▶ **Problem to solve**: Locate the word "words" in the data below, then copy every line that holds it.

▶ **Source records**:
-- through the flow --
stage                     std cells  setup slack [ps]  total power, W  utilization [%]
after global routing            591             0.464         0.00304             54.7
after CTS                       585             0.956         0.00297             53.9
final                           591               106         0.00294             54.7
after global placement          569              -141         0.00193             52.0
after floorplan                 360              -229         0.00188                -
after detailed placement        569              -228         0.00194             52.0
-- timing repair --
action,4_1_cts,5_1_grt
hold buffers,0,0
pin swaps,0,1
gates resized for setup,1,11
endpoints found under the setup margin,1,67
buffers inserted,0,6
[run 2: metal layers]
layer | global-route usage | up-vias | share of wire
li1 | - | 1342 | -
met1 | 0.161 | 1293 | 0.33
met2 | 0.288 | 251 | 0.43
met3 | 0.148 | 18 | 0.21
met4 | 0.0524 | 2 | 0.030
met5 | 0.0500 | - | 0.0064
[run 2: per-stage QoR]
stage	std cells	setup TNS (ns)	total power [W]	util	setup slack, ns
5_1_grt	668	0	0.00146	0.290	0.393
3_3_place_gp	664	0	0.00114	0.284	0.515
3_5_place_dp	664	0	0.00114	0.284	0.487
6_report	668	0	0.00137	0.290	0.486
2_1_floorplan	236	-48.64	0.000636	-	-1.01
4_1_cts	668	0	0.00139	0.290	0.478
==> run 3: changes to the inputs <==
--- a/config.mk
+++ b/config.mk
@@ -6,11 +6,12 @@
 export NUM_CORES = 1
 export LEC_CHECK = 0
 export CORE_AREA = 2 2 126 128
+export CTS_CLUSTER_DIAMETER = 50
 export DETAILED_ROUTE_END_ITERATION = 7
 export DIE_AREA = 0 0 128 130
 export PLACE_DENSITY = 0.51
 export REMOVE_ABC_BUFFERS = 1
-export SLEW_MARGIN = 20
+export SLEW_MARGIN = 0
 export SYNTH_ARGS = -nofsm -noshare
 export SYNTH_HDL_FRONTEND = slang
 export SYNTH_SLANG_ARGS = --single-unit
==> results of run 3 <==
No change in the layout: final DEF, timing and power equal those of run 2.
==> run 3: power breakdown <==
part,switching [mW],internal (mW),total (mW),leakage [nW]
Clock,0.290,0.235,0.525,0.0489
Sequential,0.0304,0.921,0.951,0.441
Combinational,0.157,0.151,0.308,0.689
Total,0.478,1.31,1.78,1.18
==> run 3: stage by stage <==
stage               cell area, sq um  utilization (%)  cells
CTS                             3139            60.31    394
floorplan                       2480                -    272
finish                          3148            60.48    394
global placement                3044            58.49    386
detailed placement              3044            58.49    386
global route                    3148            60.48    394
<file path="config.mk">
export PLATFORM = sky130hd
export DESIGN_NAME = io_port_bank
export DESIGN_NICKNAME = d
export VERILOG_FILES = /design/src/rtl/io_port_pkg.sv /design/src/rtl/io_in_fifo.sv /design/src/rtl/io_port_bank.sv
export SDC_FILE = /design/constraint.sdc
export NUM_CORES = 1
export LEC_CHECK = 0
export CORE_MARGIN = 1.5
export CORE_UTILIZATION = 46
export DETAILED_ROUTE_END_ITERATION = 10
export GPL_ROUTABILITY_DRIVEN = 0
export MAX_ROUTING_LAYER = met4
export PLACE_DENSITY_LB_ADDON = 0.15
export SYNTH_ARGS = -nofsm -noshare
export SYNTH_HDL_FRONTEND = slang
export SYNTH_SLANG_ARGS = --single-unit
export TNS_END_PERCENT = 10
</file>
<file path="constraint.sdc">
create_clock -name clk -period 2.4 [get_ports clk]
set_input_delay 0.24 -clock clk [delete_from_list [all_inputs] [get_ports clk]]
set_output_delay 0.24 -clock clk [all_outputs]
set_load 0.02 [all_outputs]
</file>
<file path="src/rtl/io_port_pkg.sv">
// io_port_pkg: shared constants and types for the multi-channel I/O port bank.
//   DEF_DATA_W   - default bus / channel word width
//   DEF_NUM_CH   - default number of input and output channels
//   DEF_IN_DEPTH - default input FIFO depth per channel (power of 2)
//   out_state_t  - output channel handshake state
package io_port_pkg;

    localparam int unsigned DEF_DATA_W   = 32;
    localparam int unsigned DEF_NUM_CH   = 4;
    localparam int unsigned DEF_IN_DEPTH = 4;

    typedef enum logic [0:0] {
        OUT_IDLE = 1'b0,
        OUT_PEND = 1'b1
    } out_state_t;

endpackage

</file>
<file path="src/rtl/io_in_fifo.sv">
// io_in_fifo: single-channel input FIFO for the port bank.
// Ports:
//   clk_i       rising-edge clock
//   rst_ni      asynchronous active-low reset (empties the FIFO)
//   push_i      external strobe, stores data_i when room is available
//   data_i      word to push
//   pop_i       pop request (ignored when empty)
//   head_o      oldest stored word, 0 when empty
//   empty_o     no words stored
//   full_o      IN_DEPTH words stored
//   overflow_o  one-cycle pulse: push dropped because the FIFO was full
module io_in_fifo
    import io_port_pkg::*;
#(
    parameter int unsigned DATA_W   = DEF_DATA_W,
    parameter int unsigned IN_DEPTH = DEF_IN_DEPTH
) (
    input  logic              clk_i,
    input  logic              rst_ni,
    input  logic              push_i,
    input  logic [DATA_W-1:0] data_i,
    input  logic              pop_i,
    output logic [DATA_W-1:0] head_o,
    output logic              empty_o,
    output logic              full_o,
    output logic              overflow_o
);

    localparam int unsigned PtrW = $clog2(IN_DEPTH);
    localparam int unsigned CntW = PtrW + 1;

    logic [DATA_W-1:0] mem_q [IN_DEPTH];
    logic [PtrW-1:0]   wptr_q, wptr_d;
    logic [PtrW-1:0]   rptr_q, rptr_d;
    logic [CntW-1:0]   count_q, count_d;

    logic pop_ok;
    logic push_ok;

    assign empty_o = (count_q == '0);
    assign full_o  = (count_q == CntW'(IN_DEPTH));

    // A pop on an empty FIFO is ignored even when a push arrives the same cycle.
    assign pop_ok  = pop_i & ~empty_o;
    // A pop frees the slot this cycle, so a push on a full FIFO still fits.
    assign push_ok = push_i & (~full_o | pop_ok);

    assign overflow_o = push_i & full_o & ~pop_ok;

    assign head_o = empty_o ? '0 : mem_q[rptr_q];

    always_comb begin
        wptr_d  = wptr_q;
        rptr_d  = rptr_q;
        count_d = count_q;
        // Pointers wrap naturally since IN_DEPTH is a power of 2.
        if (push_ok) begin
            wptr_d = wptr_q + 1'b1;
        end
        if (pop_ok) begin
            rptr_d = rptr_q + 1'b1;
        end
        case ({push_ok, pop_ok})
            2'b10:   count_d = count_q + 1'b1;
            2'b01:   count_d = count_q - 1'b1;
            default: count_d = count_q;
        endcase
    end

    always_ff @(posedge clk_i or negedge rst_ni) begin
        if (!rst_ni) begin
            wptr_q  <= '0;
            rptr_q  <= '0;
            count_q <= '0;
        end else begin
            wptr_q  <= wptr_d;
            rptr_q  <= rptr_d;
            count_q <= count_d;
        end
    end

    // Storage needs no reset: head_o is gated by empty_o.
    always_ff @(posedge clk_i) begin
        if (push_ok) begin
            mem_q[wptr_q] <= data_i;
        end
    end

endmodule

</file>
<file path="src/rtl/io_port_bank.sv">
// io_port_bank: multi-channel I/O port bank on the datapath bus.
// "in Ra" pops a word from a per-channel input FIFO filled by external strobes;
// "out Ra" posts a word to a per-channel output latch with a valid/ack handshake.
// Ports:
//   clk            rising-edge clock
//   clr            asynchronous active-low reset
//   ch_sel         channel for the current read/write; out-of-range values do nothing
//   bus_in         datapath bus, source for output writes
//   outport_write  write bus_in to output channel ch_sel
//   inport_read    pop input channel ch_sel
//   inport_data    head word of channel ch_sel (0 when empty or out of range)
//   in_empty       per-channel input FIFO empty
//   ext_in_data    external input words, channel i at [i*DATA_W +: DATA_W]
//   ext_in_strobe  per-channel push request
//   ext_in_full    per-channel input FIFO full
//   ext_out_data   per-channel latched output word
//   ext_out_valid  per-channel word pending
//   ext_out_ack    per-channel consumer accept
//   overrun        sticky: strobe dropped on a full FIFO
//   out_drop       sticky: write dropped on a busy output
//   status_clr     synchronous clear of overrun and out_drop
module io_port_bank
    import io_port_pkg::*;
#(
    parameter int unsigned DATA_W   = DEF_DATA_W,
    parameter int unsigned NUM_CH   = DEF_NUM_CH,
    parameter int unsigned IN_DEPTH = DEF_IN_DEPTH,
    // Derived; do not override.
    parameter int unsigned CH_W     = (NUM_CH > 1) ? $clog2(NUM_CH) : 1
) (
    input  logic                     clk,
    input  logic                     clr,
    input  logic [CH_W-1:0]          ch_sel,
    input  logic [DATA_W-1:0]        bus_in,
    input  logic                     outport_write,
    input  logic                     inport_read,
    output logic [DATA_W-1:0]        inport_data,
    output logic [NUM_CH-1:0]        in_empty,
    input  logic [NUM_CH*DATA_W-1:0] ext_in_data,
    input  logic [NUM_CH-1:0]        ext_in_strobe,
    output logic [NUM_CH-1:0]        ext_in_full,
    output logic [NUM_CH*DATA_W-1:0] ext_out_data,
    output logic [NUM_CH-1:0]        ext_out_valid,
    input  logic [NUM_CH-1:0]        ext_out_ack,
    output logic [NUM_CH-1:0]        overrun,
    output logic [NUM_CH-1:0]        out_drop,
    input  logic                     status_clr
);

    logic [DATA_W-1:0] head [NUM_CH];
    logic [NUM_CH-1:0] pop_req;
    logic [NUM_CH-1:0] wr_req;
    logic [NUM_CH-1:0] ovf_evt;
    logic [NUM_CH-1:0] drop_evt;

    out_state_t        out_state_q [NUM_CH];
    out_state_t        out_state_d [NUM_CH];
    logic [DATA_W-1:0] out_data_q  [NUM_CH];
    logic [DATA_W-1:0] out_data_d  [NUM_CH];

    logic [NUM_CH-1:0] overrun_q, overrun_d;
    logic [NUM_CH-1:0] out_drop_q, out_drop_d;

    // ---------------------------------------------------------------------
    // Per-channel input FIFOs and request decode
    // ---------------------------------------------------------------------
    for (genvar i = 0; i < NUM_CH; i++) begin : g_ch
        // Out-of-range ch_sel never matches any channel, so it has no effect.
        assign pop_req[i] = inport_read   & (ch_sel == CH_W'(i));
        assign wr_req[i]  = outport_write & (ch_sel == CH_W'(i));

        io_in_fifo #(
            .DATA_W   (DATA_W),
            .IN_DEPTH (IN_DEPTH)
        ) u_fifo (
            .clk_i      (clk),
            .rst_ni     (clr),
            .push_i     (ext_in_strobe[i]),
            .data_i     (ext_in_data[i*DATA_W +: DATA_W]),
            .pop_i      (pop_req[i]),
            .head_o     (head[i]),
            .empty_o    (in_empty[i]),
            .full_o     (ext_in_full[i]),
            .overflow_o (ovf_evt[i])
        );

        assign ext_out_data[i*DATA_W +: DATA_W] = out_data_q[i];
        assign ext_out_valid[i]                 = (out_state_q[i] == OUT_PEND);
    end

    // ---------------------------------------------------------------------
    // Read mux: zero-latency view of the selected channel's head
    // ---------------------------------------------------------------------
    always_comb begin
        inport_data = '0;
        for (int i = 0; i < NUM_CH; i++) begin
            if (ch_sel == CH_W'(i)) begin
                inport_data = head[i];
            end
        end
    end

    // ---------------------------------------------------------------------
    // Output channel handshake FSMs
    // ---------------------------------------------------------------------
    always_comb begin
        drop_evt = '0;
        for (int i = 0; i < NUM_CH; i++) begin
            out_state_d[i] = out_state_q[i];
            out_data_d[i]  = out_data_q[i];
            case (out_state_q[i])
                OUT_IDLE: begin
                    // Ack with nothing pending is ignored.
                    if (wr_req[i]) begin
                        out_data_d[i]  = bus_in;
                        out_state_d[i] = OUT_PEND;
                    end
                end
                OUT_PEND: begin
                    if (ext_out_ack[i]) begin
                        // Ack frees the latch this cycle, allowing back-to-back writes.
                        if (wr_req[i]) begin
                            out_data_d[i] = bus_in;
                        end else begin
                            out_state_d[i] = OUT_IDLE;
                        end
                    end else if (wr_req[i]) begin
                        drop_evt[i] = 1'b1;
                    end
                end
                default: out_state_d[i] = OUT_IDLE;
            endcase
        end
    end

    // New errors win over a coincident status_clr.
    assign overrun_d  = (status_clr ? '0 : overrun_q)  | ovf_evt;
    assign out_drop_d = (status_clr ? '0 : out_drop_q) | drop_evt;

    assign overrun  = overrun_q;
    assign out_drop = out_drop_q;

    always_ff @(posedge clk or negedge clr) begin
        if (!clr) begin
            for (int i = 0; i < NUM_CH; i++) begin
                out_state_q[i] <= OUT_IDLE;
                out_data_q[i]  <= '0;
            end
            overrun_q  <= '0;
            out_drop_q <= '0;
        end else begin
            for (int i = 0; i < NUM_CH; i++) begin
                out_state_q[i] <= out_state_d[i];
                out_data_q[i]  <= out_data_d[i];
            end
            overrun_q  <= overrun_d;
            out_drop_q <= out_drop_d;
        end
    end

endmodule

</file>
==> run metrics, run 1 <==
Worst-Margin Slew 0.564 ns; post-placement cell count 2,440; Post-DP HPWL 43.8 mm; Detail Route Antenna Nets 0; final hold vios 0; register area share after synthesis 73.1%; CP Data Arrival Time 2.46 ns; Leak 12.7 nW; Synthesis Warnings 0; GR Overflow Total 0; reg2reg path depth 10; CTS tree done; RR Endpoint g_ch[0].u_fifo.count_q[2]; Clock transition at path regs 0.06 ns; Chip Height 244 um; CP Capture Type primary output; Post-Layout Cell Count 2,614; Global Route Usage Sum 23.0%; fin area 35,000 sq um; largest net degree at the start of global routing 52; worst-path maximum fanout 8; VDD IR max 0.821 mV; DR iter-0 viols 987; P&R area growth vs syn 30.6%; Clock Latency Late Sink 0.62 ns; FF+latch count, synth 680; RSZ-0062 raised after global routing yes; vias per cell 5.32; placed cell area 32,100 sq um; fillcell total 4,186; DR DRC count 0; startpoint class of the critical path flop; Core ar. 57,600 sq um; status finished, violations left; setup ws final -0.303 ns; Finish-stage setup viols 32; Syn Area/Cell 21.0 sq um; Finished Core Util 60.8%; violated checks negative setup slack; hold slack 0.194 ns; Post-Syn Area 26,800 sq um; worst hold path class in2async; R2R Setup Slk 0.15 ns; first-pass GRT wire length 96.3 mm; total power draw 0.0417 W; final count of pins violating max slew 0; f_max 0.370 GHz; average routed wire per standard cell 25.1 um; share of layout cells above drive strength 1 30.2%; minimum clock period 2.70 ns; layout net count 1,977; Worst Skew 0.0252 ns; synth unique cells 44; IO Pins 355; initial antenna violation count 12; CTS Root Cell clkbuf_16; Worst slew margin 62.4%; Period Utilization, post-route 113%; total CTS buffers 74; CP startpoint g_ch[2].u_fifo.rptr_q[0]; Worst Setup Path Type reg2out; final WL 65.7 mm; Worst EP required 2.16 ns; startpoint of the worst register-to-register path g_ch[0].u_fifo.count_q[0]; Pwr Density 1190 nW/um^2; vias post-DR 13,900; Synth Instances 1,276; TritonRoute pass-1 iters 5; vias in the first global route 14,396; syn_nets 1,474; die width 244 um; clk sinks 680; # port buffers 354; clock buffer depth 3; die area 59,700 sq um; total of max-cap violations 0; H-tree Lvls 3; Starting Density 46.5%; row count 88
## placed cells by master, fill, tap and decap left out, types with 5 or more instances in the layout
cell type,count
buf_12,55
diode_2,12
a22oi_2,45
inv_1,26
clkbuf_16,79
mux4_2,105
xnor2_1,13
clkinv_1,9
nand2_2,5
buf_4,84
a22oi_1,19
clkbuf_1,16
dfrtp_1,164
and3_1,5
mux4_1,23
buf_2,21
nand2_1,43
bufinv_16,8
buf_6,12
nand3_1,5
mux2_2,90
and2_1,19
mux2_1,43
clkdlybuf4s50_1,318
ha_1,19
clkinv_2,10
edfxtp_1,512
xor2_1,11
## worst max-delay path by stage
stage,to,slack (ns),cells past startpoint
after floorplan,g_ch[3].u_fifo.mem_q[0][0],0.23,3
after global placement,inport_data[3],-0.39,8
after detailed placement,inport_data[3],-0.39,8
after CTS,inport_data[31],-0.39,7
after global routing,inport_data[25],-0.39,6
final,inport_data[6],-0.30,6
## cell families after synthesis
family | synth area share [%]
adders and majority gates | 1.19
DFF | 73.1
and+or+nand+nor | 2.11
muxes | 17.7
xor gates and xnor gates | 0.785
buffers and inverters | 2.88
AOI/OAI and AO/OA | 2.29
## where the power goes
part | leakage (nW) | switching (W) | internal [W]
clock network | 1.22 | 0.00456 | 0.00702
logic | 4.75 | 0.00711 | 0.00681
registers | 6.69 | 0.000885 | 0.0153
## metal layers
layer / up-vias / track usage (%) / part of all wire [%]
li1: 6147 / - / -
met1: 7204 / 29.5 / 41
met2: 460 / 36.5 / 50
met3: 89 / 5.89 / 7.2
met4: 0 / 6.10 / 2.4
met5: - / - / 0
## synth_stat cells (all sizes together)
library cell / instances / area (sq um)
a21boi: 1 / 11.3
o22ai: 3 / 18.8
and2: 19 / 119
nor3: 7 / 51.3
o2bb2ai: 3 / 26.3
or3: 1 / 6.26
nand3: 6 / 30.0
nor2: 7 / 31.3
nand2: 48 / 180
ha: 19 / 238
buf: 46 / 395
edfxtp: 512 / 15400
fa: 4 / 80.1
a211oi: 1 / 7.51
clkbuf: 26 / 278
nor3b: 2 / 20.0
xor2: 11 / 96.3
or4b: 1 / 10.0
o211ai: 1 / 7.51
a21oi: 3 / 22.5
mux2: 133 / 1500
nor2b: 7 / 61.3
o21ai: 4 / 20.0
mux4: 128 / 3220
and3: 5 / 31.3
mux2i: 1 / 10.0
dfrtp: 168 / 4200
inv: 26 / 97.6
a22oi: 64 / 480
nand2b: 4 / 25.0
xnor2: 13 / 114
a32o: 2 / 20.0
## through the flow
stage | worst slack, ns | TNS [ns]
after floorplan | 0.231 | 0
after global placement | -0.386 | -5.53
after detailed placement | -0.389 | -6.30
after CTS | -0.392 | -9.54
after global routing | -0.389 | -9.73
final | -0.303 | -7.11
## worst max-delay path, cell delays in order (launching register included)
cell and delay, ns:
dfrtp_2 0.43, buf_12 0.16, buf_4 0.11, mux4_2 0.53, a22oi_2 0.31, nand2_1 0.13, buf_2 0.18
## repair_timing
action,4_1_cts,5_1_grt
gates cloned,9,0
setup endpoints to repair,32,36
pin swaps,29,30
endpoints found under the hold margin,48,0
resized for setup,222,52
buffers inserted,14,8
hold buffers,1,0
## flip-flops by register name, summed over array words and instances (netlist names)
name / count
g_ch.u_fifo.count_q: 12
g_ch.u_fifo.rptr_q: 8
g_ch.u_fifo.mem_q: 512
out_drop: 4
g_ch.u_fifo.wptr_q: 8
ext_out_data: 128
ext_out_valid: 4
overrun: 4
## cell type report
| type | count | area, sq um | area share, % |
|---|---|---|---|
| antenna | 12 | 30.0 | 0.0858 |
| clock buffer | 99 | 2090 | 5.98 |
| clock inverter | 35 | 414 | 1.18 |
| inverter | 26 | 97.6 | 0.279 |
| multi-input combinational | 498 | 6470 | 18.5 |
| sequential | 680 | 19600 | 56.0 |
| tap | 765 | 957 | 2.74 |
| timing repair buffer | 499 | 5350 | 15.3 |
Note: power is estimated with default switching activity, not from simulation.
==> run 2, diff against run 1 <==
- RECOVER_POWER: not set -> 100
==> run 2 against run 1 <==
Against the previous run: the run still ends with negative setup slack left; via count grew 0.41%; flip-flop and latch count is the same; cell area shrank 1.1%; clock power is essentially flat; register-to-register slack lost 0.07 ns; sequential power is essentially flat; combinational power shrank 4%; non-clock buffer count is the same; utilization shrank 0.65 points; sequential share of layout area grew 0.61 points.
==> run metrics, run 2 (synthesis results as in run 1) <==
average routed wire per standard cell 25.1 um (-0.23%); setup ws final -0.321 ns (-0.0178 ns); worst hold path class in2reg; Gate power share 32.4% (-1.0 points); final count of pins violating max slew 0 (unchanged); max FFs per register 512 (unchanged); Top reg by flops g_ch.u_fifo.mem_q; VDD IR max 0.823 mV (+0.27%); worst path cell trace buf_12 > buf_4 > mux4_2 > a22oi_2 > nand2_1 > buf_2; clock buffer depth 3 (unchanged); IO Pins 355 (unchanged); clk sinks 680 (unchanged); die width 244 um (unchanged); Clk pwr share 28.2% (+0.4 points); Global Route Usage Sum 23.0% (unchanged); CP Capture Type primary output; vias in the first global route 14,396 (unchanged); row count 88 (unchanged); vias post-DR 13,957 (+0.41%); worst-path maximum fanout 8 (unchanged); Chip Height 244 um (unchanged); first-pass GRT wire length 96.3 mm (unchanged); H-tree Lvls 3 (unchanged); Starting Density 46.5% (unchanged); largest net degree at the start of global routing 52 (unchanged); Leak 12.6 nW (-0.58%); die area 59,700 sq um (unchanged); total of max-cap violations 0 (unchanged); Switching Share 30.4% (+0.25 points); CP Data Arrival Time 2.48 ns (+0.02 ns); most frequent cells in the layout 512 x edfxtp_1, 272 x dlygate4sd3_1, 164 x dfrtp_1, 105 x mux4_2, 90 x mux2_2; status finished, violations left; CTS tree done; share of layout cells above drive strength 1 28.9% (-1.3 points); CTS Root Cell clkbuf_16; RSZ-0062 raised after global routing yes; final hold vios 0 (unchanged); Post-Layout Cell Count 2,621 (+0.27%); P&R area growth vs syn 29.2%; Worst Skew 0.0255 ns (+0.000387 ns); Worst Setup Path Type reg2out; Post-DP HPWL 43.8 mm (unchanged); Clock transition at path regs 0.06 ns (about the same); f_max 0.368 GHz (-0.65%); Core ar. 57,600 sq um (unchanged); DR iter-0 viols 1,002 (+1.5%); vias per cell 5.33 (+0.14%); Seq pwr share 39.4% (+0.5 points); Finish-stage setup viols 32 (unchanged); Worst EP required 2.16 ns (about the same); total power draw 0.0411 W (-1.4%); total CTS buffers 74 (unchanged); Pint 0.0286 W (-1.8%); startpoint class of the critical path flop; Pwr Density 1190 nW/um^2 (-0.34%); layout net count 1,977 (unchanged); initial antenna violation count 28 (+16); Worst slew margin 7.18% (-55 points); GR Overflow Total 0 (unchanged); TritonRoute pass-1 iters 5 (unchanged); NetSw 0.0125 W (-0.58%); DR DRC count 0 (unchanged); Detail Route Antenna Nets 0 (unchanged); CP max stage cell mux4_2; Critical Path Max Stage Delay 0.53 ns (about the same); setup_tns -7.16 ns (-0.0533 ns); # port buffers 354 (unchanged); Clock Latency Late Sink 0.62 ns (about the same); violated checks negative setup slack; post-placement cell count 2,440 (unchanged); final WL 65.7 mm (about the same); Worst-Margin Slew 1.39 ns (+0.828 ns); commonest non-fill, non-tap cell in the layout edfxtp_1; minimum clock period 2.72 ns (+0.0178 ns); Finished Core Util 60.1% (-0.65 points); Period Utilization, post-route 113% (+0.74 points)
==> run 2: changes by cell type in the layout (fill, tap and decap cells not counted), sizes merged <==
cell           before  now
clkdlybuf4s50     318   47
dlygate4sd3         1  272
clkbuf             99  138
buf               177  140
diode              12   19
dlymetal6s2s        2    0
==> run 2: critical path, delay by kind of cell, from the launching register on <==
family	cells	cell delay [ns]
flops	1	0.43
mux	1	0.53
simple gates	1	0.14
compound gates	1	0.31
buf+inv	3	0.46
==> run 2: path summary, 6_finish.rpt <==
path	startpoint	to	slack (ns)	cells past startpoint
setup / recovery	g_ch[2].u_fifo.rptr_q[0]	inport_data[6]	-0.32	6
hold / removal	ext_in_strobe[0]	overrun[0]	0.26	3
setup reg to reg	g_ch[0].u_fifo.count_q[0]	g_ch[0].u_fifo.count_q[2]	0.08	10
hold reg to reg	ext_out_data[47]	ext_out_data[47]	0.48	1
max in group asynchronous	clr	g_ch[1].u_fifo.rptr_q[0]	0.48	3
min in group asynchronous	clr	ext_out_data[76]	0.51	2
==> run 2: power by group through the flow <==
| stage | Combinational [W] | Clock (W) | Sequential [W] |
|---|---|---|---|
| global route | 0.0142 | 0.0123 | 0.0164 |
| detailed placement | 0.0129 | 0 | 0.0163 |
| floorplan | 0.00641 | 0 | 0.0167 |
| CTS | 0.0140 | 0.0118 | 0.0162 |
| global placement | 0.0129 | 0 | 0.0162 |
| finish | 0.0133 | 0.0116 | 0.0162 |
==> run 2: through the flow <==
step	setup slack, ns	area [sq um]	hold slack (ns)
after floorplan	0.231	26800	-0.0556
after global placement	-0.386	32100	0.254
after detailed placement	-0.389	32100	0.257
after CTS	-0.392	34900	0.186
after global routing	-0.389	34600	0.257
final	-0.321	34600	0.257
==> run 2: routing by layer <==
layer,up-vias,track usage [%],routed length [um]
met4,0,6.10,1690
met1,7232,29.5,26700
met5,-,-,0
met3,104,5.89,4640
li1,6161,-,-
met2,460,36.5,32700
==> run 2: final cells by class <==
class	count	area, sq um
clock buffer	99	2090
tap	765	957
antenna	19	47.5
multi-input combinational	498	6440
timing repair buffer	499	4980
inverter	26	97.6
sequential	680	19600
fill	4251	23000
clock inverter	35	414
==> run 2: timing repair <==
action,4_1_cts,5_1_grt
hold buffers,1,0
resized for setup,222,52
endpoints found under the hold margin,48,0
pin swaps,29,30
buffers inserted,14,8
cloned,9,0
setup endpoints to repair,32,36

▶ **Written answer**:
//   empty_o     no words stored
//   full_o      IN_DEPTH words stored
//   ext_in_data    external input words, channel i at [i*DATA_W +: DATA_W]
## flip-flops by register name, summed over array words and instances (netlist names)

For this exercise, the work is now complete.